======== Dataset records

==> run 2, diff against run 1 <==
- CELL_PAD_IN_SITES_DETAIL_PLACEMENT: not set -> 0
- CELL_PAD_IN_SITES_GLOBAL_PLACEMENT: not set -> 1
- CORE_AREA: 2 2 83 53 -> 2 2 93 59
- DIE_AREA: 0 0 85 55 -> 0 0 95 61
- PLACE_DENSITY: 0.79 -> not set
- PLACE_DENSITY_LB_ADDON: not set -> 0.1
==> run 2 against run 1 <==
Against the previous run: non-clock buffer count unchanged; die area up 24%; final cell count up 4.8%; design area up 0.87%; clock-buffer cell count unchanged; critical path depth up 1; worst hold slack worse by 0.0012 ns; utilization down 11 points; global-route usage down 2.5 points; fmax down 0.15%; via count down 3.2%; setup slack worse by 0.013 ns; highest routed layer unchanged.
### src/hdl/swm_pkg.sv
`timescale 1ns / 1ps
// Shared constants and types of the sliding window maximum unit.
// No dependencies; imported by swm_cell and sliding_window_maximum_unit.
package swm_pkg;

	// Width and reset value of the window size register.
	localparam int          WIN_W      = 7;
	localparam logic [6:0]  WIN_RESET  = 7'd4;

	// Default configuration of the top level.
	localparam int          MAX_WINDOW_DEF  = 64;
	localparam int          SAMPLE_BITS_DEF = 16;

	// Control that the top level hands to every cell of the chain.
	typedef struct packed {
		logic accept;   // a sample beat is taken this cycle
		logic first;    // the beat restarts the sequence
		logic pop;      // the front candidate leaves the window on this beat
		logic shift;    // prune cycle: every cell takes its right neighbor
	} step_ctl_t;

endpackage

### src/hdl/swm_cell.sv
`timescale 1ns / 1ps
// One cell of the candidate chain: holds one candidate (valid, value, age).
// Depends on swm_pkg for the step control struct.
module swm_cell
	import swm_pkg::*;
#(
	parameter int MAX_WINDOW  = MAX_WINDOW_DEF,
	parameter int SAMPLE_BITS = SAMPLE_BITS_DEF
) (
	input  logic                          clk,
	input  logic                          arst_n,
	input  step_ctl_t                     ctl,
	input  logic signed [SAMPLE_BITS-1:0] sample,
	input  logic                          nxt_valid,
	input  logic signed [SAMPLE_BITS-1:0] nxt_value,
	input  logic [$clog2(MAX_WINDOW+1)-1:0] nxt_age,
	input  logic                          prv_keep,
	output logic                          keep,
	output logic                          valid,
	output logic signed [SAMPLE_BITS-1:0] value,
	output logic [$clog2(MAX_WINDOW+1)-1:0] age
);

	localparam int AGE_W = $clog2(MAX_WINDOW + 1);

	logic                          valid_q;
	logic signed [SAMPLE_BITS-1:0] value_q;
	logic [AGE_W-1:0]              age_q;
	logic                          src_valid;
	logic signed [SAMPLE_BITS-1:0] src_value;
	logic [AGE_W-1:0]              src_age;
	logic [AGE_W-1:0]              src_age_inc;

	// On a front pop every candidate moves one place toward the front.
	assign src_valid = ctl.pop ? nxt_valid : valid_q;
	assign src_value = ctl.pop ? nxt_value : value_q;
	assign src_age   = ctl.pop ? nxt_age   : age_q;

	assign src_age_inc = (src_age >= AGE_W'(MAX_WINDOW)) ? src_age : src_age + AGE_W'(1);

	// A valid candidate survives unless the beat restarts the sequence or the new sample is strictly larger.
	assign keep = src_valid && !ctl.first && !(src_value < sample);

	always_ff @(posedge clk or negedge arst_n) begin
		if (!arst_n) begin
			valid_q <= 1'b0;
		end else if (ctl.accept) begin
			valid_q <= keep || prv_keep;
		end else if (ctl.shift) begin
			valid_q <= nxt_valid;
		end
	end

	always_ff @(posedge clk) begin
		if (ctl.accept) begin
			if (keep) begin
				value_q <= src_value;
				age_q   <= src_age_inc;
			end else begin
				value_q <= sample;
				age_q   <= '0;
			end
		end else if (ctl.shift) begin
			value_q <= nxt_value;
			age_q   <= nxt_age;
		end
	end

	assign valid = valid_q;
	assign value = value_q;
	assign age   = age_q;

endmodule

### config.mk
export PLATFORM = sky130hd
export DESIGN_NAME = swm_cell
export DESIGN_NICKNAME = d
export VERILOG_FILES = /design/src/hdl/swm_pkg.sv /design/src/hdl/swm_cell.sv
export SDC_FILE = /design/constraint.sdc
export NUM_CORES = 1
export LEC_CHECK = 0
export ABC_AREA = 0
export BUFFER_PORTS_ARGS = -buffer_cell sky130_fd_sc_hd__buf_2
export CAP_MARGIN = 20
export CORE_MARGIN = 2
export CORE_UTILIZATION = 54
export DETAILED_ROUTE_END_ITERATION = 12
export GPL_TIMING_DRIVEN = 0
export MAX_ROUTING_LAYER = met4
export PLACE_DENSITY_LB_ADDON = 0.1
export SLEW_MARGIN = 20
export SYNTH_ARGS = -nofsm -noshare
export SYNTH_HDL_FRONTEND = slang
export SYNTH_SLANG_ARGS = --single-unit
### constraint.sdc
create_clock -name clk -period 4.72 [get_ports clk]
set_clock_uncertainty 0.2 [all_clocks]
set_input_delay 0.708 -clock clk [delete_from_list [all_inputs] [get_ports clk]]
set_output_delay 0.708 -clock clk [all_outputs]
set_load 0.02 [all_outputs]
==> results of run 1 <==
state kept, by name, indices dropped and copies added, names as in the netlist:
register	flops
age	7
value	16
valid	1
worst max-delay path, cell delays in order:
cell	delay, ps
sky130_fd_sc_hd__buf_2	130
sky130_fd_sc_hd__buf_6	160
sky130_fd_sc_hd__clkbuf_1	410
sky130_fd_sc_hd__mux2_2	410
sky130_fd_sc_hd__ha_1	310
sky130_fd_sc_hd__a211oi_1	230
sky130_fd_sc_hd__o21a_1	150
sky130_fd_sc_hd__o311ai_1	120
sky130_fd_sc_hd__o21ai_4	360
sky130_fd_sc_hd__buf_6	200
sky130_fd_sc_hd__inv_2	50
sky130_fd_sc_hd__buf_2	150
cells by family after synthesis:
| group | Yosys count | share of synthesized area |
|---|---|---|
| AND/OR/NAND/NOR | 50 | 0.110 |
| AO/OA/AOI/OAI | 45 | 0.146 |
| multiplexers | 41 | 0.214 |
| buffers and inverters | 28 | 0.0627 |
| flip-flops | 24 | 0.348 |
| adder cells (fa/ha/maj) | 16 | 0.0974 |
| XOR/XNOR | 5 | 0.0213 |
path summary, 6_finish.rpt:
kind                                 end  slack, ps  depth (start not counted)
min in group asynchronous          valid        550                          2
worst max-delay path                keep        400                         12
worst min-delay path               valid        480                          2
max in group asynchronous          valid       3690                          2
worst min register to register     valid        490                          3
worst max register to register  value[6]       1850                          9
through the flow:
| stage | hold slack, ps | util |
|---|---|---|
| floorplan | 212 | - |
| global placement | 284 | 0.675 |
| detailed placement | 293 | 0.675 |
| CTS | 4.39 | 0.687 |
| global route | 492 | 0.690 |
| finish | 483 | 0.690 |
cells in the final DEF (no fill, tap or decap), drive strengths merged, types with 2 or more instances in the layout:
cell type / n
nand3: 3
mux2: 21
o21a: 2
nor2: 7
mux2i: 20
o21ai: 21
o2bb2ai: 6
edfxtp: 23
o211ai: 2
ha: 16
nand2: 29
a21oi: 4
nand4: 4
o31a: 2
clkbuf: 9
a211oi: 2
nor3: 2
inv: 19
a22oi: 3
nor2b: 2
xnor2: 4
buf: 75
final cells by class:
class	count	area (µm²)
multi-input combinational	157	1210
fill	322	1140
sequential	24	716
timing repair buffer	72	365
inverter	19	71.3
tap	48	60.1
buffer	9	57.6
clock buffer	4	45.0
cell usage after synthesis, types with 2 or more instances:
cell / n / area [µm²]
sky130_fd_sc_hd__o211ai_1: 2 / 15.0
sky130_fd_sc_hd__mux2_2: 20 / 225
sky130_fd_sc_hd__nor2b_1: 2 / 12.5
sky130_fd_sc_hd__ha_1: 16 / 200
sky130_fd_sc_hd__nand4_1: 4 / 25.0
sky130_fd_sc_hd__o21ai_0: 5 / 25.0
sky130_fd_sc_hd__inv_2: 2 / 7.51
sky130_fd_sc_hd__mux2i_1: 20 / 200
sky130_fd_sc_hd__buf_6: 3 / 33.8
sky130_fd_sc_hd__nand2_1: 28 / 105
sky130_fd_sc_hd__o21ai_1: 15 / 75.1
sky130_fd_sc_hd__nor3_1: 2 / 10.0
sky130_fd_sc_hd__o31a_1: 2 / 17.5
sky130_fd_sc_hd__clkbuf_1: 5 / 18.8
sky130_fd_sc_hd__a22oi_1: 3 / 22.5
sky130_fd_sc_hd__nand3_1: 3 / 15.0
sky130_fd_sc_hd__o2bb2ai_1: 6 / 52.6
sky130_fd_sc_hd__a21oi_1: 4 / 20.0
sky130_fd_sc_hd__nor2_1: 7 / 26.3
sky130_fd_sc_hd__o21a_1: 2 / 15.0
sky130_fd_sc_hd__xnor2_1: 4 / 35.0
sky130_fd_sc_hd__a211oi_1: 2 / 15.0
sky130_fd_sc_hd__inv_1: 17 / 63.8
sky130_fd_sc_hd__edfxtp_1: 23 / 691
layer usage:
metal	GRT usage	part of all wire	vias to the layer above
li1	-	-	916
met1	0.286	0.45	815
met2	0.413	0.49	50
met3	0.0240	0.047	7
met4	0.0599	0.011	0
met5	-	0	-
what timing repair did:
action,CTS,global route
hold endpoints to repair,0,1
endpoints found under the setup margin,0,0
hold buffers,0,1
power by group through the flow:
| stage | clock network (µW) | logic, µW | registers [µW] |
|---|---|---|---|
| after detailed placement | 0 | 232 | 278 |
| after global placement | 0 | 229 | 277 |
| final | 130 | 233 | 273 |
| after global routing | 140 | 257 | 276 |
| after CTS | 131 | 234 | 273 |
| after floorplan | 0 | 131 | 305 |
==> results.txt, run 1 <==
The flow ran to the end, and the final reports show no timing, DRC or antenna violations. The total inserted antenna cells is 0. The warning count from the yosys run is 0. The maximum number of buffers from clock root to sink came out at 2. The number of vias after detailed routing came out at 1788. The library cell used as clock root buffer is sky130_fd_sc_hd__clkbuf_8. Data on the critical path is required at its endpoint by about 3800 ps. Cell internal power was estimated by the tool at between 400 and 500 µW.

The combined area of all synthesized cells is 2050 µm². The worst IR drop on VDD came out at approximately 0.00013 V. The post-route non-filler standard cell count came out at 333. OpenSTA, run right after detailed placement, puts the worst setup slack at approximately 400 ps. The overall global routing resource usage is 0.234. The synthesized area divided by synthesized cell count came out at 9.83 µm².

The worst setup path is captured at an output port. The design draws 636 µW. The origin of the worst setup path is ctl[1]. The congestion estimate from routability-driven global placement came to 0.747. The post-CTS setup buffer count came out at 0.

The power per standard cell area came out at ~250 nW/µm². The number of pins with negative max-slew slack in the final report came to 0. The net count after synthesis came out at 272. The max-cap check violation count came out at 0. Setup repair after global routing left no endpoint under its margin. The number of iterations in the first detailed-routing pass is 4. The portion of total power attributed to sequential cells is 0.430. The number of distinct library cell variants in the gate-level netlist after synthesis came out at 36.

Of the available clock period, the critical path in the final layout requires 0.915. The number of remaining DRC errors came out at 0. In this run the most critical hold path is launched from prv_keep. The clock period minus final worst setup slack is about 4300 ps. The number of placement rows is 22.

The total overflow reported by the global router is 0. The relative contribution of the clock network to total power is 0.204. The number of antenna-violating nets in the routed design is 0. The share of total power dissipated in combinational logic is 0.366. Of the synthesized area, sequential elements account for 0.348. The reg-to-reg startpoint is value[7]. Setup violations remaining at the end of the flow were counted as 0. The post-layout worst setup margin is 403 ps. The vias per cell came out at 5.37. The boundary pin count is ~70.

Of the cells placed in the final design, the portion with a size suffix greater than 1 is 0.368. In this run, post-CTS repair resized a total of 0 instances. In this run the worst path has a maximum fanout of 10. The number of synthesized register bits is 24. The finished layout cell area came out at 2520 µm².

CTS built an H-tree with a depth of 1. The total placed cells including tap cells came out at 328. The latest clock arrival within the worst-skew pair is 270 ps.

The number of sinks handled by clock tree synthesis came out at 24. The mean routed wirelength per cell is 14.3 µm. The worst setup path is launched from a primary input.

For the pin with the worst max-slew slack, the measured transition is 572 ps. The routed wire length is 4.76 mm. In the synthesized netlist the dominant register cell turns out to be sky130_fd_sc_hd__edfxtp_1.

The number of instances in the synthesized netlist came out at 209. The initial DRC count is 61. The floorplan step set the die height to 65.7 µm. The count of final hold-check violations is 0.

The type of the tightest min-delay check is primary input to flip-flop. The number of enable flip-flop cells after synthesis is 23. The total cell area at the placement stage is 2470 µm². The switching power share of the total is 0.334. The analysis attributes to cell leakage a power of 0.00125 µW. TritonCTS built the clock tree. The detailed placer's ending HPWL came out at about 3.6 mm. The post-synthesis to final-layout area growth came out at 22.9%. The switching power is 212 µW. The number of global-route vias before repair is 1679. The horizontal extent of the die came out at 65.7 µm. The first-pass GRT wire length came out at 7.60 mm. The region available for standard cell placement spans 3660 µm².

Adding up every negative setup slack in the final design gives 0 ps. The largest net degree at the start of global routing came out at 24. STA puts the critical path data arrival time at 3410 ps.

The critical path is of the primary input to output port type. Buffers inserted during clock tree synthesis total 3. The initial utilization of the core area, before any placement, comes to 0.561. The port buffer count came out at 71.

The worst pin sits at a relative slew slack of 0.619. Clock-pin slew was measured on the worst setup and hold paths at 90 ps. The proportion of synthesized flip-flops having asynchronous set or reset is 0.0417.

The peak clock frequency supported by timing came out at 232 MHz. The die area came out at 4310 µm². The net count of the finished layout is 349. The initial antenna violation count is 0.
Power figures use the tool's default switching activity.
==> inputs of run 2 (changes only) <==
--- a/config.mk
+++ b/config.mk
@@ -5,11 +5,11 @@
 export SDC_FILE = /design/constraint.sdc
 export NUM_CORES = 1
 export LEC_CHECK = 0
-export ABC_AREA = 0
+export ABC_AREA = 1
 export BUFFER_PORTS_ARGS = -buffer_cell sky130_fd_sc_hd__buf_2
 export CAP_MARGIN = 20
 export CORE_MARGIN = 2
-export CORE_UTILIZATION = 54
+export CORE_UTILIZATION = 55
 export DETAILED_ROUTE_END_ITERATION = 12
 export GPL_TIMING_DRIVEN = 0
 export MAX_ROUTING_LAYER = met4
==> constraint.sdc (replaced) <==
create_clock -name clk -period 5.57 [get_ports clk]
set_clock_uncertainty 0.2 [all_clocks]
set_input_delay 0.8355 -clock clk [delete_from_list [all_inputs] [get_ports clk]]
set_output_delay 0.8355 -clock clk [all_outputs]
set_load 0.02 [all_outputs]
==> results.txt, run 2 <==
The number of placement rows came to 23 (was 22). The peak clock frequency supported by timing came out at 223 MHz. The type of the tightest min-delay check is primary input to async pin (was primary input to flip-flop). The finished layout cell area came to 2700 µm² (was 2520 µm²). The top-area cell type share of the netlist area came out at 0.311 (was 0.336). The worst slew margin relative to its limit came out at 0.378 (was 0.619). The overall global routing resource usage came out at 0.254 (was 0.234). The number of iterations in the first detailed-routing pass came to 4 (unchanged). The max-cap check violation count came out at 0 (unchanged). The total negative slack is 0 ps (unchanged). Commonest cells after routing, fill and taps aside: 85 x sky130_fd_sc_hd__nand2_1, 74 x sky130_fd_sc_hd__buf_2, 47 x sky130_fd_sc_hd__inv_1 (was 72 x sky130_fd_sc_hd__buf_2, 28 x sky130_fd_sc_hd__nand2_1, 23 x sky130_fd_sc_hd__edfxtp_1). The initial antenna violation count came out at 0 (unchanged). The port buffer count came out at 69 (was 71). Counting I/O delays and the setup requirement, the final critical path takes 4480 ps. The total inserted antenna cells is 0 (unchanged). Ranking of synthesized cells by instance count: 85 x sky130_fd_sc_hd__nand2_1, 47 x sky130_fd_sc_hd__inv_1, 23 x sky130_fd_sc_hd__edfxtp_1 (was 28 x sky130_fd_sc_hd__nand2_1, 23 x sky130_fd_sc_hd__edfxtp_1, 20 x sky130_fd_sc_hd__mux2_2, 20 x sky130_fd_sc_hd__mux2i_1, 17 x sky130_fd_sc_hd__inv_1). The worst IR drop on VDD is 0.000142 V (was 0.000126 V). The combined area of all synthesized cells is 2220 µm² (was 2050 µm²). The final estimated routing congestion in global placement came out at 0.944 (was 0.747). The number of enable flip-flop cells after synthesis came out at 23 (unchanged).

The power per standard cell area came out at 227 nW/µm² (was 252 nW/µm²). The warning count from the yosys run is 0 (unchanged). The reg2reg setup slack came out at 2700 ps (was 1850 ps). The dominant cell type by area after synthesis is sky130_fd_sc_hd__edfxtp_1 (unchanged).

The horizontal extent of the die came out at 67.6 µm (was 65.7 µm). The die height is 67.6 µm (was 65.7 µm). The critical-path maximum fanout is 10 (unchanged). The library cell used as clock root buffer is sky130_fd_sc_hd__clkbuf_8 (unchanged). The element type at the critical path end was an output port (unchanged). The number of sinks handled by clock tree synthesis was 24 (unchanged). The mean routed wirelength per cell is 12.9 µm (was 14.3 µm). The static power due to leakage came out at 0.00147 µW (was 0.00125 µW). The vias per cell came to 5.19 (was 5.37). The boundary pin count is 72 (unchanged). The number of global-route vias before repair came to 1980 (was 1679).

The startpoint kind of the worst setup timing path is a primary input (unchanged). The ratio of cells with drive above 1 in the final layout came out at 0.301 (was 0.368). The total cell area at the placement stage is 2630 µm² (was 2470 µm²). The measured slew at the worst slew-check pin was 932 ps (was 572 ps).

The floorplan core area came to 3940 µm² (was 3660 µm²). Run status: completed (unchanged). The quantity of hold-fixing buffers added after cts came out at 0 (unchanged). The number of instances in the synthesized netlist came to 303 (was 209). The number of synthesized register bits is 24 (unchanged).

The most common cell after layout, fill and taps aside is sky130_fd_sc_hd__nand2_1 (was sky130_fd_sc_hd__buf_2). The required time of the critical path came out at 4530 ps (was 3810 ps). RSZ-0062 raised after global routing: false (unchanged). The die area is 4560 µm² (was 4310 µm²).

The final worst-path cycle share came out at 0.804. The clock tree from TritonCTS is built (unchanged). The first-pass GRT wire length came out at 8.60 mm (was 7.60 mm). The class of the most critical setup path is primary input to output port (unchanged). The synthesized area divided by synthesized cell count is 7.33 µm² (was 9.83 µm²). The clock buffer count from CTS is 3 (unchanged).

The share of the yosys chip area belonging to registers came out at 0.322 (was 0.348). The signal arrival time at the worst endpoint is 3440 ps (was 3410 ps). The most common cell in the netlist is sky130_fd_sc_hd__nand2_1 (unchanged).

The count of final hold-check violations is 0 (unchanged). The number of nets in the finished design is 440 (was 349). The effective utilization at floorplan came out at 0.564 (was 0.561).

The detailed placer's ending HPWL is 4.21 mm (was 3.61 mm). The number of H-tree branching levels was 1 (unchanged). The number of remaining DRC errors came out at 0 (unchanged). The maximum number of buffers from clock root to sink came out at 2 (unchanged). The routed wire length came to 5.52 mm (was 4.76 mm). The post-CTS setup buffer count came out at 0 (unchanged). Leading cell types by total area after synthesis: sky130_fd_sc_hd__edfxtp_1 31%, sky130_fd_sc_hd__nand2_1 14%, sky130_fd_sc_hd__ha_1 9.0% (was sky130_fd_sc_hd__edfxtp_1 34%, sky130_fd_sc_hd__mux2_2 11%, sky130_fd_sc_hd__ha_1 9.7%).

The post-cts sizing count is 0 (unchanged). The depth of the worst register-to-register path is 14 (was 9). The number of antenna-violating nets in the routed design came to 0 (unchanged). The number of vias after detailed routing was 2213 (was 1788). The number of pins with negative max-slew slack in the final report came to 0 (unchanged). The post-synthesis to final-layout area growth is 21.6% (was 22.9%). The number of distinct library cell variants in the gate-level netlist after synthesis was 33 (was 36). The main flop type after synthesis is sky130_fd_sc_hd__edfxtp_1 (unchanged). The proportion of synthesized flip-flops having asynchronous set or reset is 0.0417 (unchanged). The number of setup violations in the final report came to 0 (unchanged). The latest clock arrival within the worst-skew pair came to 270 ps (about the same). The total overflow reported by the global router came out at 0 (unchanged). The flip-flop count of the largest register, all copies and words added came out at 16 (unchanged). The total of fill cells in the finished design came out at 357 (was 322).

The initial DRC count is 115 (was 61). The largest net degree at the start of global routing is 24 (unchanged). The register clock-pin slew on the reported worst setup and hold paths came to 100 ps (was 90 ps). The net count after synthesis came to 366 (was 272).
[run 2: changes by cell type in the layout (fill, tap and decap cells not counted), sizes merged, moves of 15 or more]
cell   delta
nand2    +68
inv      +29
nand3    +17
mux2i    -16
or2      +15
mux2     -21
[run 2: worst max-delay path, stage by stage]
cell and delay (ps):
sky130_fd_sc_hd__buf_6 120, sky130_fd_sc_hd__inv_4 70, sky130_fd_sc_hd__clkbuf_1 200, sky130_fd_sc_hd__or2_2 310, sky130_fd_sc_hd__o21ai_0 110, sky130_fd_sc_hd__inv_1 70, sky130_fd_sc_hd__ha_1 340, sky130_fd_sc_hd__nand2_1 110
sky130_fd_sc_hd__inv_1 50, sky130_fd_sc_hd__nand3_1 90, sky130_fd_sc_hd__inv_1 50, sky130_fd_sc_hd__a21oi_1 250, sky130_fd_sc_hd__nand3_2 240, sky130_fd_sc_hd__nand3_4 240, sky130_fd_sc_hd__buf_8 180, sky130_fd_sc_hd__inv_1 40
sky130_fd_sc_hd__buf_2 150
[run 2: area by class of cell]
| class | count | area (µm²) | share of cell area |
|---|---|---|---|
| buffer | 12 | 70.1 | 0.0259 |
| clock buffer | 3 | 41.3 | 0.0153 |
| clock inverter | 1 | 30.0 | 0.0111 |
| inverter | 50 | 190 | 0.0704 |
| multi-input combinational | 217 | 1250 | 0.461 |
| sequential | 24 | 716 | 0.265 |
| tap | 50 | 62.6 | 0.0232 |
| timing repair buffer | 69 | 345 | 0.128 |
[run 2: through the flow]
stage	utilization	power (µW)	hold WS (ps)	setup slack, ps	instances
after floorplan	-	389	340	1570	303
after global placement	0.667	453	309	1150	422
after detailed placement	0.667	457	303	1130	422
after CTS	0.685	613	113	1130	426
after global routing	0.685	648	103	931	426
final	0.685	612	113	1090	426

================

As the answer, set down only the lines from the data above between the one holding "worst min register" and the one holding "floorplan | 212 | - |", inclusive, exactly as they read.

worst min register to register     valid        490                          3
worst max register to register  value[6]       1850                          9
through the flow:
| stage | hold slack, ps | util |
|---|---|---|
| floorplan | 212 | - |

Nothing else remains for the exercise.